_RECORDS FOR PROCESSING_
### config.mk
export PLATFORM = sky130hd
export DESIGN_NAME = bus_hub_flat
export DESIGN_NICKNAME = d
export VERILOG_FILES = /design/src/rtl/bus_pkg.sv /design/src/rtl/bus_if.sv /design/src/rtl/bus_hub.sv /design/src/flat_wrapper.sv
export SDC_FILE = /design/constraint.sdc
export NUM_CORES = 1
export LEC_CHECK = 0
export ABC_AREA = 1
export ABC_CLOCK_PERIOD_IN_PS = 1700
export BUFFER_PORTS_ARGS = -buffer_cell sky130_fd_sc_hd__buf_2
export CORE_AREA = 2 2 161 163
export DETAILED_ROUTE_END_ITERATION = 7
export DIE_AREA = 0 0 163 165
export GPL_TIMING_DRIVEN = 0
export SLEW_MARGIN = 20
export SYNTH_ARGS = -nofsm -noshare
export SYNTH_HDL_FRONTEND = slang
export SYNTH_SLANG_ARGS = --single-unit
### constraint.sdc
create_clock -name clk -period 1.7 [get_ports clk]
set_input_delay 0.34 -clock clk [delete_from_list [all_inputs] [get_ports clk]]
set_output_delay 0.34 -clock clk [all_outputs]
set_load 0.1 [all_outputs]
### src/rtl/bus_pkg.sv
package bus_pkg;

    // Bus payload types
    typedef logic [31:0] word_t;
    typedef logic [31:0] addr_t;

    // Bit n enables byte lane n
    typedef logic [3:0] wmask_t;

    // Device select from addr[29:28]
    typedef logic [1:0] dev_id_t;

    localparam int DEV_LSB = 28;
    localparam int DEV_MSB = 29;

    // Address map
    localparam dev_id_t DEV_MEM  = 2'd0;
    localparam dev_id_t DEV_PP   = 2'd1;
    localparam dev_id_t DEV_SPI  = 2'd2;
    localparam dev_id_t DEV_NONE = 2'd3;

    // Block RAM geometry indexed by addr[11:2]
    localparam int MEM_WORDS = 1024;
    localparam int MEM_AW    = 10;

    typedef logic [MEM_AW-1:0] mem_idx_t;

    // Byte lanes per bus word
    localparam int BUS_LANES = $bits(wmask_t);

endpackage

### src/rtl/bus_if.sv
`timescale 1ns/1ps

interface bus_if import bus_pkg::*; ();

    addr_t  addr;
    word_t  wdata;
    wmask_t wmask;
    logic   wen;
    logic   ren;
    word_t  rdata;
    logic   ready;

    // Hub side
    modport host (
        output addr, wdata, wmask, wen, ren,
        input  rdata, ready
    );

    // Peripheral side
    modport device (
        input  addr, wdata, wmask, wen, ren,
        output rdata, ready
    );

endinterface

### src/rtl/bus_hub.sv
`timescale 1ns/1ps

module bus_hub import bus_pkg::*; (
    input  logic   clk,
    input  logic   reset,
    input  addr_t  host_addr,
    input  word_t  host_wdata,
    input  wmask_t host_wmask,
    input  logic   host_wen,
    input  logic   host_ren,
    output word_t  host_rdata,
    output logic   host_ready,
    bus_if.host    mem_bus,
    bus_if.host    pp_bus,
    bus_if.host    spi_bus
);

    logic    strobe;
    logic    mapped;
    dev_id_t decode_dev;
    dev_id_t target;
    dev_id_t pend_dev;
    logic    busy;
    logic    nomap_ready;
    word_t   sel_rdata;
    logic    sel_ready;

    assign strobe     = host_wen | host_ren;
    assign decode_dev = host_addr[DEV_MSB:DEV_LSB];
    assign mapped     = (host_addr[31:DEV_MSB+1] == '0) && (decode_dev != DEV_NONE);
    assign target     = mapped ? decode_dev : DEV_NONE;

    // Address and write fields go to every device
    assign mem_bus.addr  = host_addr;
    assign mem_bus.wdata = host_wdata;
    assign mem_bus.wmask = host_wmask;
    assign pp_bus.addr   = host_addr;
    assign pp_bus.wdata  = host_wdata;
    assign pp_bus.wmask  = host_wmask;
    assign spi_bus.addr  = host_addr;
    assign spi_bus.wdata = host_wdata;
    assign spi_bus.wmask = host_wmask;

    // Strobes reach the decoded device only
    assign mem_bus.wen = host_wen && (target == DEV_MEM);
    assign mem_bus.ren = host_ren && (target == DEV_MEM);
    assign pp_bus.wen  = host_wen && (target == DEV_PP);
    assign pp_bus.ren  = host_ren && (target == DEV_PP);
    assign spi_bus.wen = host_wen && (target == DEV_SPI);
    assign spi_bus.ren = host_ren && (target == DEV_SPI);

    always_ff @(posedge clk) begin
        if (reset) begin
            busy        <= 1'b0;
            pend_dev    <= DEV_NONE;
            nomap_ready <= 1'b0;
        end else begin
            // Unmapped accesses are answered here one cycle later
            nomap_ready <= strobe && !mapped;
            if (strobe) begin
                busy     <= 1'b1;
                pend_dev <= target;
            end else if (host_ready) begin
                busy <= 1'b0;
            end
        end
    end

    always_comb begin
        case (pend_dev)
            DEV_MEM: begin
                sel_rdata = mem_bus.rdata;
                sel_ready = mem_bus.ready;
            end
            DEV_PP: begin
                sel_rdata = pp_bus.rdata;
                sel_ready = pp_bus.ready;
            end
            DEV_SPI: begin
                sel_rdata = spi_bus.rdata;
                sel_ready = spi_bus.ready;
            end
            default: begin
                sel_rdata = '0;
                sel_ready = nomap_ready;
            end
        endcase
    end

    assign host_rdata = sel_rdata;
    assign host_ready = busy && sel_ready;

    // One host access at a time and never read and write together
    assert property (@(posedge clk) disable iff (reset) busy |-> !strobe);
    assert property (@(posedge clk) disable iff (reset) !(host_wen && host_ren));

endmodule

### src/flat_wrapper.sv
// flat-port wrapper written by rule: the top's interface ports become plain ports
module bus_hub_flat import bus_pkg::*;
  (clk, reset, host_addr, host_wdata, host_wmask, host_wen, host_ren, host_rdata, host_ready, mem_bus_addr, mem_bus_wdata, mem_bus_wmask, mem_bus_wen, mem_bus_ren, mem_bus_rdata, mem_bus_ready, pp_bus_addr, pp_bus_wdata, pp_bus_wmask, pp_bus_wen, pp_bus_ren, pp_bus_rdata, pp_bus_ready, spi_bus_addr, spi_bus_wdata, spi_bus_wmask, spi_bus_wen, spi_bus_ren, spi_bus_rdata, spi_bus_ready);
  bus_if mem_bus_i ();
  bus_if pp_bus_i ();
  bus_if spi_bus_i ();
  input  logic clk;
  input  logic reset;
  input  addr_t host_addr;
  input  word_t host_wdata;
  input  wmask_t host_wmask;
  input  logic host_wen;
  input  logic host_ren;
  output word_t host_rdata;
  output logic host_ready;
  output wire logic [$bits(mem_bus_i.addr)-1:0] mem_bus_addr;
  output wire logic [$bits(mem_bus_i.wdata)-1:0] mem_bus_wdata;
  output wire logic [$bits(mem_bus_i.wmask)-1:0] mem_bus_wmask;
  output wire logic [$bits(mem_bus_i.wen)-1:0] mem_bus_wen;
  output wire logic [$bits(mem_bus_i.ren)-1:0] mem_bus_ren;
  input wire logic [$bits(mem_bus_i.rdata)-1:0] mem_bus_rdata;
  input wire logic [$bits(mem_bus_i.ready)-1:0] mem_bus_ready;
  output wire logic [$bits(pp_bus_i.addr)-1:0] pp_bus_addr;
  output wire logic [$bits(pp_bus_i.wdata)-1:0] pp_bus_wdata;
  output wire logic [$bits(pp_bus_i.wmask)-1:0] pp_bus_wmask;
  output wire logic [$bits(pp_bus_i.wen)-1:0] pp_bus_wen;
  output wire logic [$bits(pp_bus_i.ren)-1:0] pp_bus_ren;
  input wire logic [$bits(pp_bus_i.rdata)-1:0] pp_bus_rdata;
  input wire logic [$bits(pp_bus_i.ready)-1:0] pp_bus_ready;
  output wire logic [$bits(spi_bus_i.addr)-1:0] spi_bus_addr;
  output wire logic [$bits(spi_bus_i.wdata)-1:0] spi_bus_wdata;
  output wire logic [$bits(spi_bus_i.wmask)-1:0] spi_bus_wmask;
  output wire logic [$bits(spi_bus_i.wen)-1:0] spi_bus_wen;
  output wire logic [$bits(spi_bus_i.ren)-1:0] spi_bus_ren;
  input wire logic [$bits(spi_bus_i.rdata)-1:0] spi_bus_rdata;
  input wire logic [$bits(spi_bus_i.ready)-1:0] spi_bus_ready;
  assign mem_bus_addr = mem_bus_i.addr;
  assign mem_bus_wdata = mem_bus_i.wdata;
  assign mem_bus_wmask = mem_bus_i.wmask;
  assign mem_bus_wen = mem_bus_i.wen;
  assign mem_bus_ren = mem_bus_i.ren;
  assign mem_bus_i.rdata = mem_bus_rdata;
  assign mem_bus_i.ready = mem_bus_ready;
  assign pp_bus_addr = pp_bus_i.addr;
  assign pp_bus_wdata = pp_bus_i.wdata;
  assign pp_bus_wmask = pp_bus_i.wmask;
  assign pp_bus_wen = pp_bus_i.wen;
  assign pp_bus_ren = pp_bus_i.ren;
  assign pp_bus_i.rdata = pp_bus_rdata;
  assign pp_bus_i.ready = pp_bus_ready;
  assign spi_bus_addr = spi_bus_i.addr;
  assign spi_bus_wdata = spi_bus_i.wdata;
  assign spi_bus_wmask = spi_bus_i.wmask;
  assign spi_bus_wen = spi_bus_i.wen;
  assign spi_bus_ren = spi_bus_i.ren;
  assign spi_bus_i.rdata = spi_bus_rdata;
  assign spi_bus_i.ready = spi_bus_ready;
  bus_hub u_core (.clk(clk), .reset(reset), .host_addr(host_addr), .host_wdata(host_wdata), .host_wmask(host_wmask), .host_wen(host_wen), .host_ren(host_ren), .host_rdata(host_rdata), .host_ready(host_ready), .mem_bus(mem_bus_i), .pp_bus(pp_bus_i), .spi_bus(spi_bus_i));
endmodule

_TASK BRIEF_
Give back the records word for word. Start at the first line, end at the line containing "export BUFFER_PORTS_ARGS = -buffer_cell", and include both.

_SOLUTION BELOW_
### config.mk
export PLATFORM = sky130hd
export DESIGN_NAME = bus_hub_flat
export DESIGN_NICKNAME = d
export VERILOG_FILES = /design/src/rtl/bus_pkg.sv /design/src/rtl/bus_if.sv /design/src/rtl/bus_hub.sv /design/src/flat_wrapper.sv
export SDC_FILE = /design/constraint.sdc
export NUM_CORES = 1
export LEC_CHECK = 0
export ABC_AREA = 1
export ABC_CLOCK_PERIOD_IN_PS = 1700
export BUFFER_PORTS_ARGS = -buffer_cell sky130_fd_sc_hd__buf_2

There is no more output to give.